» WHAT IS EXPECTED: The records below are to be transcribed exactly as they appear.

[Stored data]
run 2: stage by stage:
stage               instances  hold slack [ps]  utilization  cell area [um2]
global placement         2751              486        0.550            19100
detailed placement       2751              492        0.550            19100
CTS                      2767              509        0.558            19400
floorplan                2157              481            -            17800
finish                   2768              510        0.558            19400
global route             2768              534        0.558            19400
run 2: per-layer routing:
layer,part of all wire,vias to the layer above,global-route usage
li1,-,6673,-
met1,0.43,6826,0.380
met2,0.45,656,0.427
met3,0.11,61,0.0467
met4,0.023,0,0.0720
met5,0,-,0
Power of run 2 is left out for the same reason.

» ANSWER BELOW:
run 2: stage by stage:
stage               instances  hold slack [ps]  utilization  cell area [um2]
global placement         2751              486        0.550            19100
detailed placement       2751              492        0.550            19100
CTS                      2767              509        0.558            19400
floorplan                2157              481            -            17800
finish                   2768              510        0.558            19400
global route             2768              534        0.558            19400
run 2: per-layer routing:
layer,part of all wire,vias to the layer above,global-route usage
li1,-,6673,-
met1,0.43,6826,0.380
met2,0.45,656,0.427
met3,0.11,61,0.0467
met4,0.023,0,0.0720
met5,0,-,0
Power of run 2 is left out for the same reason.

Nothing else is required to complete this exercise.